[Working data Boundary: Start]

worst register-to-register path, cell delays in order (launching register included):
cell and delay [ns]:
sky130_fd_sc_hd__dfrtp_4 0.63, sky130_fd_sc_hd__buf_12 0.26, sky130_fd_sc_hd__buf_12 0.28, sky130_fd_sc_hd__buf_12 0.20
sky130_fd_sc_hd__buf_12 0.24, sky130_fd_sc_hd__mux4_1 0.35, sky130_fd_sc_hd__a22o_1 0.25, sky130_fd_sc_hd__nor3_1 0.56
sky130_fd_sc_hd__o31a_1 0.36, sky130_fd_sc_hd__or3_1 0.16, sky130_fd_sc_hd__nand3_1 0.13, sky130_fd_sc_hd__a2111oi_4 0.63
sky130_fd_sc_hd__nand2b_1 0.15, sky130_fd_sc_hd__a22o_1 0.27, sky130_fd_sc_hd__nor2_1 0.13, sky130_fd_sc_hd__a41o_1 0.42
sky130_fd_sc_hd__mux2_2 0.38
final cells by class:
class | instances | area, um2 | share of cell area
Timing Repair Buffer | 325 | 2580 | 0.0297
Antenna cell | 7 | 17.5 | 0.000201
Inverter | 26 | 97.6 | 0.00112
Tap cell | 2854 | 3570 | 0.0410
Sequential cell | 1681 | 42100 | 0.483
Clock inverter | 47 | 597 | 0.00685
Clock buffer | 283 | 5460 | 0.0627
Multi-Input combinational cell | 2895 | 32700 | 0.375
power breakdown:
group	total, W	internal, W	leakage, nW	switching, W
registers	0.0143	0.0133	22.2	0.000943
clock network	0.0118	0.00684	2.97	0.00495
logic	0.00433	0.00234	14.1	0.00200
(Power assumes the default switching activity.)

[Working data Boundary: End]
[Working data Boundary: Start]

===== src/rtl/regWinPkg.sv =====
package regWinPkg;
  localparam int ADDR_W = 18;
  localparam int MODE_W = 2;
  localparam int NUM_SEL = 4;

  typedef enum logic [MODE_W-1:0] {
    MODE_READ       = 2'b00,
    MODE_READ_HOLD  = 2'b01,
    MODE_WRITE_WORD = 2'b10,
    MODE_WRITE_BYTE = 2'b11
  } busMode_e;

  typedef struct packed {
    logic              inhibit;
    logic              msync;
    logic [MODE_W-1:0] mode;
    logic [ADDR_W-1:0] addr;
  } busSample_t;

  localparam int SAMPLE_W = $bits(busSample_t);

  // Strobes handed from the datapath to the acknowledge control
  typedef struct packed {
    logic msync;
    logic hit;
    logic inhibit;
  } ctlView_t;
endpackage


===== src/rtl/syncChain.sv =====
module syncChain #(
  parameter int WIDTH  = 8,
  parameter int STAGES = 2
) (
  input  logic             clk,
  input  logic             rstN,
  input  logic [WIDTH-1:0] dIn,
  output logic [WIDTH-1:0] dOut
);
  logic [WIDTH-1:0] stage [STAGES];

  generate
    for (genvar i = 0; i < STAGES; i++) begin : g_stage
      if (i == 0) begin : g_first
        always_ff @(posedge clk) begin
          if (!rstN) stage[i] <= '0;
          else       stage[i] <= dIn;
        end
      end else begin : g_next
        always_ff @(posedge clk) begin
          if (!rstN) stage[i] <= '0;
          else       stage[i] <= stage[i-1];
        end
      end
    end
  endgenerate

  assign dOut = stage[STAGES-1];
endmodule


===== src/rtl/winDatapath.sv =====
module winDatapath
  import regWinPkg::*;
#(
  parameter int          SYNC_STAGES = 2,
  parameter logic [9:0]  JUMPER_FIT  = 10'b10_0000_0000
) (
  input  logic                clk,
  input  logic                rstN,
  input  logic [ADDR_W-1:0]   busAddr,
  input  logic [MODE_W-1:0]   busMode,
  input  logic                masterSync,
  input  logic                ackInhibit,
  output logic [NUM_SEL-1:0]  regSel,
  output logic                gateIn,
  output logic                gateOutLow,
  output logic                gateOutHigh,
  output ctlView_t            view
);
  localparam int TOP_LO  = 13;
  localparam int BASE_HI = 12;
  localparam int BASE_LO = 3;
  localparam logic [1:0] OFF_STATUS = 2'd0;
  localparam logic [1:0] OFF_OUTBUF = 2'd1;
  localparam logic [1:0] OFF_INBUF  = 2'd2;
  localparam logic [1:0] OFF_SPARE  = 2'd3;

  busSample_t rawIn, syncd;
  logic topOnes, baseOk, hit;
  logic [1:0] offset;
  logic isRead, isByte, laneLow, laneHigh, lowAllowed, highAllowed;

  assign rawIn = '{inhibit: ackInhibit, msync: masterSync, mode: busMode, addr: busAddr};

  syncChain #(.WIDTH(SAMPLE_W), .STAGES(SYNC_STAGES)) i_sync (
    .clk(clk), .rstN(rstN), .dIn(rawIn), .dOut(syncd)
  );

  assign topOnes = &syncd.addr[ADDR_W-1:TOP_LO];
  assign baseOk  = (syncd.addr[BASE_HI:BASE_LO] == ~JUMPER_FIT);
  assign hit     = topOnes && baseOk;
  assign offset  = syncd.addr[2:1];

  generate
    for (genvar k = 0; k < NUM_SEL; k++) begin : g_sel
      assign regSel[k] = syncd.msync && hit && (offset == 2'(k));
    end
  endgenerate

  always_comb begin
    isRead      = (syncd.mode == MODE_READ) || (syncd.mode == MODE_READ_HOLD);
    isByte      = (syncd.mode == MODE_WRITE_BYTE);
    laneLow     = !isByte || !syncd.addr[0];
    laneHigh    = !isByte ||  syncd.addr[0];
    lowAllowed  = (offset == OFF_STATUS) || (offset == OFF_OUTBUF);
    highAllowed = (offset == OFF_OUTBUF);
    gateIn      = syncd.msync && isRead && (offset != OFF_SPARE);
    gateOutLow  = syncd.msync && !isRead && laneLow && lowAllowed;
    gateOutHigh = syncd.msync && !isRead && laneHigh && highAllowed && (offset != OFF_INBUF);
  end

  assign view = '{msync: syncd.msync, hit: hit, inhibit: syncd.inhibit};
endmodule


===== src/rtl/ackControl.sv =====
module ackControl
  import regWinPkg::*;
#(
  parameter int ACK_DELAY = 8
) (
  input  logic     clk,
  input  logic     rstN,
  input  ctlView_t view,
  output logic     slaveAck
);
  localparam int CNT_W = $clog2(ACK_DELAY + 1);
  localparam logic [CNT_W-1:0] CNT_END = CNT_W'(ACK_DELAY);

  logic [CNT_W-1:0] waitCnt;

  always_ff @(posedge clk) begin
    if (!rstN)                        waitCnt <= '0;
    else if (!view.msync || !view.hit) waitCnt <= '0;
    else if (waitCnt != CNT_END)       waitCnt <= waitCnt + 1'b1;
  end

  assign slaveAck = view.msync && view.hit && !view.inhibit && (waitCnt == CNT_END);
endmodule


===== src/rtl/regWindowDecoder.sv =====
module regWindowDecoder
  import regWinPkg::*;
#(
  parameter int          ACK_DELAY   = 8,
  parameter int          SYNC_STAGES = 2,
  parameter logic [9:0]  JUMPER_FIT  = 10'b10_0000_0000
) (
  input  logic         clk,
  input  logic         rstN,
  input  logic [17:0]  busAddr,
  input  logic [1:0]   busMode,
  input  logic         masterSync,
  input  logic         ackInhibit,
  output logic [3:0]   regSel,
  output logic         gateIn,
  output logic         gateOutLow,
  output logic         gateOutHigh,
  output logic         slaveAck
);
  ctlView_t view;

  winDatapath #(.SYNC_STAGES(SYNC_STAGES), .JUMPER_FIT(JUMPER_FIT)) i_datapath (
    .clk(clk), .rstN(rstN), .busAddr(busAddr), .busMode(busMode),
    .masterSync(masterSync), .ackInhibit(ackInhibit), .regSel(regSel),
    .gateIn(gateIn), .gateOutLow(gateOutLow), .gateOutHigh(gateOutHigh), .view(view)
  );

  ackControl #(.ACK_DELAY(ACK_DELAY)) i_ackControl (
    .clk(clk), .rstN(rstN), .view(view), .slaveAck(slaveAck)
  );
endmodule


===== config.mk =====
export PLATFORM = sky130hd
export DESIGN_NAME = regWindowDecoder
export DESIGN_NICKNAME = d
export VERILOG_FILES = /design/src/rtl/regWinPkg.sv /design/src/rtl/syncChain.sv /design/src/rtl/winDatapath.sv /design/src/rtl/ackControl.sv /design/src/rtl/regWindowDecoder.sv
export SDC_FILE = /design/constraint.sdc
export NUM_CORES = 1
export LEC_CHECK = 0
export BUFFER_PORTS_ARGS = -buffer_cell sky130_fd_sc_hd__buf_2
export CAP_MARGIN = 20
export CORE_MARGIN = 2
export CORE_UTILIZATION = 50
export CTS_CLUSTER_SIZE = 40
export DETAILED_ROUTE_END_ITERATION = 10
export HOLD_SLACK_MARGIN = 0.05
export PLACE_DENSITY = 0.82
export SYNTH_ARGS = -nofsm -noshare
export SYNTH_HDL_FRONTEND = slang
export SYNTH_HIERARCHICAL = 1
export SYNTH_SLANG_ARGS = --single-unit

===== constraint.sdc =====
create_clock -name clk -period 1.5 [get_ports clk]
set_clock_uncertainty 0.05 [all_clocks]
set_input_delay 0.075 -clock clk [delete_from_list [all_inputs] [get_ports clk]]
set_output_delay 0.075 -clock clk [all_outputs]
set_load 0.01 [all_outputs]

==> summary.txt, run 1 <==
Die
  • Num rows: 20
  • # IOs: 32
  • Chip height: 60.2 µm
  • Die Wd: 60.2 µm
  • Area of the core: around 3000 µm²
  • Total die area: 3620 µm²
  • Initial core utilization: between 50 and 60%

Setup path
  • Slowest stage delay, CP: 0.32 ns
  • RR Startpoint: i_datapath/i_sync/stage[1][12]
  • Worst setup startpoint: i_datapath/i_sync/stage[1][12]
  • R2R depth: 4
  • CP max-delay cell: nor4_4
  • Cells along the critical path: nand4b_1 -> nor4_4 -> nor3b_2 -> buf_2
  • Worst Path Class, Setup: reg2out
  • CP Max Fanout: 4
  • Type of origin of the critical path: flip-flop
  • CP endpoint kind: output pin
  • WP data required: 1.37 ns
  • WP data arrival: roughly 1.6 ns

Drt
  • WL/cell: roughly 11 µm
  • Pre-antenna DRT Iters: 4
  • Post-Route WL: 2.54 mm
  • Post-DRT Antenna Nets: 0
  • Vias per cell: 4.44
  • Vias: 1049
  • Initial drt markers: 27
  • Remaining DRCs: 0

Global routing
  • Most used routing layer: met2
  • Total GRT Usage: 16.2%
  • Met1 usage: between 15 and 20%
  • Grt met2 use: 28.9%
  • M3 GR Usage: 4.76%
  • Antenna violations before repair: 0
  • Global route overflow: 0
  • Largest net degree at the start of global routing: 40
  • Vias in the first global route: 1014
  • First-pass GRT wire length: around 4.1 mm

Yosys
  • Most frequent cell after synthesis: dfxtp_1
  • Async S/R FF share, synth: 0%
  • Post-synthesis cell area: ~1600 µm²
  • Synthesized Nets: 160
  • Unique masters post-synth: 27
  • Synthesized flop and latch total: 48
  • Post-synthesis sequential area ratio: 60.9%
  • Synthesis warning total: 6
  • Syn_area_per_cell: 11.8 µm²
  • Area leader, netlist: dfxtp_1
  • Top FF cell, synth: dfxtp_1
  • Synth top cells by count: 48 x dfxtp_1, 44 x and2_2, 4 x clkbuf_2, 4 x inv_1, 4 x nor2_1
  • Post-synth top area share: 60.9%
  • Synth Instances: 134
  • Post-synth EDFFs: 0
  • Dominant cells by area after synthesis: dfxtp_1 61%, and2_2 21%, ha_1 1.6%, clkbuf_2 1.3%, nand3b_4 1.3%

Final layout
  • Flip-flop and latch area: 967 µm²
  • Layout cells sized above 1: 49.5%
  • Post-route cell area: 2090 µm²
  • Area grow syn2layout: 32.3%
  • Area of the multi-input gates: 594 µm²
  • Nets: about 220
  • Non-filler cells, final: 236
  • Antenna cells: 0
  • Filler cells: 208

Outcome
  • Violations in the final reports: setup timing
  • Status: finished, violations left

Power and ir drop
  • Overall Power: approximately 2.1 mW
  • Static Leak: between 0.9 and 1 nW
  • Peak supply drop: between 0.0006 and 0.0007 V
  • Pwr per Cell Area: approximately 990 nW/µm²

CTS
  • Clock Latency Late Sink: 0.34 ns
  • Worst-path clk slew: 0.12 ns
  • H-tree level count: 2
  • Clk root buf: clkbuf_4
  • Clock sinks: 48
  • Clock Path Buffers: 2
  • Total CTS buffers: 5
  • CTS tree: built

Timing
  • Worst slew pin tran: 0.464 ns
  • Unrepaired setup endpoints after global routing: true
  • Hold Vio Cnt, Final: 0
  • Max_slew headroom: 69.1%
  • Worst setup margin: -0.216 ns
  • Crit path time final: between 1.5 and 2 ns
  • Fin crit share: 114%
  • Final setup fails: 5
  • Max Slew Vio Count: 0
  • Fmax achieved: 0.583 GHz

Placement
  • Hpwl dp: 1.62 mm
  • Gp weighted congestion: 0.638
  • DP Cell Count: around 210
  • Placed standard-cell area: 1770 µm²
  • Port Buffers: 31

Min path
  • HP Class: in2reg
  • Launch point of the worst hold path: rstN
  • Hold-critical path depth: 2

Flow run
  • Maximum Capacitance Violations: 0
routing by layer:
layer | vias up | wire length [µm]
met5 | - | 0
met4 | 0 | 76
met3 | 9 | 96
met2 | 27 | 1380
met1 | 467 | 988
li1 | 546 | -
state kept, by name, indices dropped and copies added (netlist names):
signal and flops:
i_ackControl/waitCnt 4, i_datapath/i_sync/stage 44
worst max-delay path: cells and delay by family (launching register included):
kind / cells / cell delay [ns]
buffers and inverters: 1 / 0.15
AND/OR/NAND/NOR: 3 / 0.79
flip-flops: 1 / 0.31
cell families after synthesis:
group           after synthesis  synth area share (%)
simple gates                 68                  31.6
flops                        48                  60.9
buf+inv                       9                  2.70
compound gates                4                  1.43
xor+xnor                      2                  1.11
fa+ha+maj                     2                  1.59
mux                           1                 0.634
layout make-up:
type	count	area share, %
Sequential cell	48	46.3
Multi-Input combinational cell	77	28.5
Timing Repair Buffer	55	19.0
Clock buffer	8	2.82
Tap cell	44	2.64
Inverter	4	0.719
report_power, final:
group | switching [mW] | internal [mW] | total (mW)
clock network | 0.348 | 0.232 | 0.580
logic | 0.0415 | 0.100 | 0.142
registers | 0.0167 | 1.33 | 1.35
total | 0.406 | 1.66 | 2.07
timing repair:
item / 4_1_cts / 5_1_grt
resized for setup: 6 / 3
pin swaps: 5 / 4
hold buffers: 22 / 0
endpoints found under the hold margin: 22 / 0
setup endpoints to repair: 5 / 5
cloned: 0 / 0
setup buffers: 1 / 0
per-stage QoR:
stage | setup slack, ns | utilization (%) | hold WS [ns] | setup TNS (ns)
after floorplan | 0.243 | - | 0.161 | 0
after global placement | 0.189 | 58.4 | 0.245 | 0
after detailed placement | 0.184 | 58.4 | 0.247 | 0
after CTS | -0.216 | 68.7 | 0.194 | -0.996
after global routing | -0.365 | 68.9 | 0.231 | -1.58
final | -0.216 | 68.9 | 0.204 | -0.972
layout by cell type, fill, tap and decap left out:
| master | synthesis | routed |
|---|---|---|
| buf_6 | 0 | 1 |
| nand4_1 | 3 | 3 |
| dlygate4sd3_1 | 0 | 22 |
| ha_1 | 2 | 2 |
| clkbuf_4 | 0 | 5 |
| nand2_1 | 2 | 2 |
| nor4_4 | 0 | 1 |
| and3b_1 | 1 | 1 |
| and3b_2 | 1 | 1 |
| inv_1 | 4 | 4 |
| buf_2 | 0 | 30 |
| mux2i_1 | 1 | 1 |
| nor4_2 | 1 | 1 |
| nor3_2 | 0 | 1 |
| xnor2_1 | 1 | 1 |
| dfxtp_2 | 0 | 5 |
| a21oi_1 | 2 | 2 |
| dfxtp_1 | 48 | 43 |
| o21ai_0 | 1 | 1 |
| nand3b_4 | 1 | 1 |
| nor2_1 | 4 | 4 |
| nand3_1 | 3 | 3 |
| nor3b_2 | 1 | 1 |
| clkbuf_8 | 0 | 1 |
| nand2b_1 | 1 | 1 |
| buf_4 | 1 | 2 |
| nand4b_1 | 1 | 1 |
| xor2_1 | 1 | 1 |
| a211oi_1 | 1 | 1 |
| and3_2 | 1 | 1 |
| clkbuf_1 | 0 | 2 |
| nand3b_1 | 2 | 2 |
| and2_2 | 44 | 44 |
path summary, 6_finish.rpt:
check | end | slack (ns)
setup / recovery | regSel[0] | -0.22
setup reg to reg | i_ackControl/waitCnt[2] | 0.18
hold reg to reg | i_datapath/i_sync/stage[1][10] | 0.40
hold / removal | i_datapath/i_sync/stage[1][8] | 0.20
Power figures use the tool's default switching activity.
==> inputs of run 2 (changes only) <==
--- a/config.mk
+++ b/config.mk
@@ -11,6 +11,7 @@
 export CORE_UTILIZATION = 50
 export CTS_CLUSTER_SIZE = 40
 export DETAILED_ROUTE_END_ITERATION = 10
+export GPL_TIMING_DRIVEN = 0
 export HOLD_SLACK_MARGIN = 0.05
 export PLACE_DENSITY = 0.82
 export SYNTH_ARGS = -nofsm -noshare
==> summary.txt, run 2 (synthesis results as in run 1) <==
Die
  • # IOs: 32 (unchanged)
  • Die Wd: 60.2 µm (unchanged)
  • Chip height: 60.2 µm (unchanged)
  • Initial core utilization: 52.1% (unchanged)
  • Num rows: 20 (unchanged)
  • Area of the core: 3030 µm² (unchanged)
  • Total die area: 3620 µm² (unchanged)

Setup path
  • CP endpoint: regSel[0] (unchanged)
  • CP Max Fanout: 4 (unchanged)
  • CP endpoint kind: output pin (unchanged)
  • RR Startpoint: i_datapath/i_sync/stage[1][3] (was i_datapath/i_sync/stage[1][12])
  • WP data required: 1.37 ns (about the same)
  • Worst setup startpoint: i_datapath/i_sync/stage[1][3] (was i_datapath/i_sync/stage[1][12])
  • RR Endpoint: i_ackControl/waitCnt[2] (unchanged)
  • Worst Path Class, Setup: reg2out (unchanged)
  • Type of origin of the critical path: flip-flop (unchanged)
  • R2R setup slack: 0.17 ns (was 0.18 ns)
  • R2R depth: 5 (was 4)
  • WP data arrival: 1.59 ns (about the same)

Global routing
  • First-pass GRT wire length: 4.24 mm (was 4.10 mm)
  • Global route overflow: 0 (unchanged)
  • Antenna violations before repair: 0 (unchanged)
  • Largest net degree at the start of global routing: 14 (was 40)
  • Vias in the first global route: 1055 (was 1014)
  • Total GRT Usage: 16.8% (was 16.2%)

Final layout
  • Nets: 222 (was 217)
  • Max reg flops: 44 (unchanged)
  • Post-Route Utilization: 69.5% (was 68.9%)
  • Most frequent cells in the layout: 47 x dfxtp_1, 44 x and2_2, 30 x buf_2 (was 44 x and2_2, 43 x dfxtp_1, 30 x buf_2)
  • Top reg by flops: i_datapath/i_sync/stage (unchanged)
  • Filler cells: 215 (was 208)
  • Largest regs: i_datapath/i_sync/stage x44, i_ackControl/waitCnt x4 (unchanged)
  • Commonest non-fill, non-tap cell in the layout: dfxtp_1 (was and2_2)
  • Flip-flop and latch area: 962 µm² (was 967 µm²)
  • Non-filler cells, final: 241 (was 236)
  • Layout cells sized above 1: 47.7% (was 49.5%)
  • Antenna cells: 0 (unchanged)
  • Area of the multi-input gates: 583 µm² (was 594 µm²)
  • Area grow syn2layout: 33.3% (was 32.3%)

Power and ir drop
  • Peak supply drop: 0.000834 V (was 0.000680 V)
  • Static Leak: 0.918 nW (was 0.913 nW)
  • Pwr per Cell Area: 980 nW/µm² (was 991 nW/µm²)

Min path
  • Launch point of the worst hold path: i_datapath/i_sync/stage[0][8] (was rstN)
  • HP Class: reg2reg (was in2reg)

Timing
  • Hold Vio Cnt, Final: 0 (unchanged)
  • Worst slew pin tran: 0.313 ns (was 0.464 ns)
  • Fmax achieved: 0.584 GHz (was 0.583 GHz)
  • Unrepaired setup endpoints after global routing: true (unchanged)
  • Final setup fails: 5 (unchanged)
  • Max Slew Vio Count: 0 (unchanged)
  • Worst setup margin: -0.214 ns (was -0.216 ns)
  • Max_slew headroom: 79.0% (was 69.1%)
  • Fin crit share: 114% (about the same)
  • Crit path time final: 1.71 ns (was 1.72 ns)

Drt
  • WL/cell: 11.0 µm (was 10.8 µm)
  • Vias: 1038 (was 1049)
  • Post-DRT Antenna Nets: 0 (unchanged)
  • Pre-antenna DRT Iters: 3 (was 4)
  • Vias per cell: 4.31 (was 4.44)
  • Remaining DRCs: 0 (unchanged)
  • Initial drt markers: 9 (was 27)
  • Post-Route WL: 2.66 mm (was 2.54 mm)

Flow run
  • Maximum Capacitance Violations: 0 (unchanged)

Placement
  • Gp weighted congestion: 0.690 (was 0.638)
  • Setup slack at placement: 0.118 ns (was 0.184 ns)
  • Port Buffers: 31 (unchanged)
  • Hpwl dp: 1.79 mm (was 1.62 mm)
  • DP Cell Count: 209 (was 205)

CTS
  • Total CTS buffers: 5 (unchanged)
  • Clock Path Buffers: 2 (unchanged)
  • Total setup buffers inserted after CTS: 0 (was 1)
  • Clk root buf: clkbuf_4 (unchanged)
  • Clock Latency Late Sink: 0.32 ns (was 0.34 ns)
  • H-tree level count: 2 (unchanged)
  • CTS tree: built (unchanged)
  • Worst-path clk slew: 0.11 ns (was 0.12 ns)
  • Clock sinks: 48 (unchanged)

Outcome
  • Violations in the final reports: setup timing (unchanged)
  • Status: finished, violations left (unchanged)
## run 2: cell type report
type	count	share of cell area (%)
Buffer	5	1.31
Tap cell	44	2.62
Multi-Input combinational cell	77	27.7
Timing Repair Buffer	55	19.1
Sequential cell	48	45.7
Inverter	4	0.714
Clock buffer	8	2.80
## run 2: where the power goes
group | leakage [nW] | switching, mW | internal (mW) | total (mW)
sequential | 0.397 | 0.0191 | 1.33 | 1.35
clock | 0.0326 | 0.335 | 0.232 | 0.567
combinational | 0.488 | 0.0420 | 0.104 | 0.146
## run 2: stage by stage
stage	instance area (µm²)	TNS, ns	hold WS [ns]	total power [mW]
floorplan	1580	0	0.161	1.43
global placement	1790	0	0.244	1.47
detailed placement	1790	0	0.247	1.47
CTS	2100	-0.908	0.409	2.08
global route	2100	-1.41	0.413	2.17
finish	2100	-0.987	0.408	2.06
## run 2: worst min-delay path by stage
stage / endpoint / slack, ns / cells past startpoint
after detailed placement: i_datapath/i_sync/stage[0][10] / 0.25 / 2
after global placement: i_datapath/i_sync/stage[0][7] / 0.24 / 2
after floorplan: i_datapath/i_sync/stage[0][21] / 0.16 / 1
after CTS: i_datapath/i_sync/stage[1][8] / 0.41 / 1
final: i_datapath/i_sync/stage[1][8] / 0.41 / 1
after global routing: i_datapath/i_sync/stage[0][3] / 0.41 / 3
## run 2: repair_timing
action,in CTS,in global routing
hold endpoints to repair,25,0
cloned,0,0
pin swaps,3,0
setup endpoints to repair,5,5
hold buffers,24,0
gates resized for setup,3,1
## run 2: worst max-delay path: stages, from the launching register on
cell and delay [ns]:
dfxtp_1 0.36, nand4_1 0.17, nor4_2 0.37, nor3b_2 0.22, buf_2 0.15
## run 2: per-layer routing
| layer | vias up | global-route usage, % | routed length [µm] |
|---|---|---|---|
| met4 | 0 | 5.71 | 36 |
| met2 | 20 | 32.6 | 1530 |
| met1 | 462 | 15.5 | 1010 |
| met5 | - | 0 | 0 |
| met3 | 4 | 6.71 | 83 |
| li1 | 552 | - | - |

[Working data Boundary: End]
[Working data Boundary: Start]

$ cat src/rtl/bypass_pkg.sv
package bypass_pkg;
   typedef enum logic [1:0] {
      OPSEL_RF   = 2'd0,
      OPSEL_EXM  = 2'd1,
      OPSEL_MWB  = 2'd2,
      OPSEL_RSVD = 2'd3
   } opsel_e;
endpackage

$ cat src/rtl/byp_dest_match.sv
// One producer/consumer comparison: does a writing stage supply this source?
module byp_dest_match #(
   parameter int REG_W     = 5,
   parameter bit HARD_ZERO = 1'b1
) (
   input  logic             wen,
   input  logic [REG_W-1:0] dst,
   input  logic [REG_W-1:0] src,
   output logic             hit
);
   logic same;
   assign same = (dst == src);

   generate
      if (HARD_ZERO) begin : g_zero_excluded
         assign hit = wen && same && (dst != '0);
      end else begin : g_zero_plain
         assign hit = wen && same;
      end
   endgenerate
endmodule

[Working data Boundary: End]

Assignment. Could you reproduce, exactly, every line above from the line with "Multi-Input combinational cell |" to the line with "(Power assumes the", and no other line? Both ends count.

Task result.
Multi-Input combinational cell | 2895 | 32700 | 0.375
power breakdown:
group	total, W	internal, W	leakage, nW	switching, W
registers	0.0143	0.0133	22.2	0.000943
clock network	0.0118	0.00684	2.97	0.00495
logic	0.00433	0.00234	14.1	0.00200
(Power assumes the default switching activity.)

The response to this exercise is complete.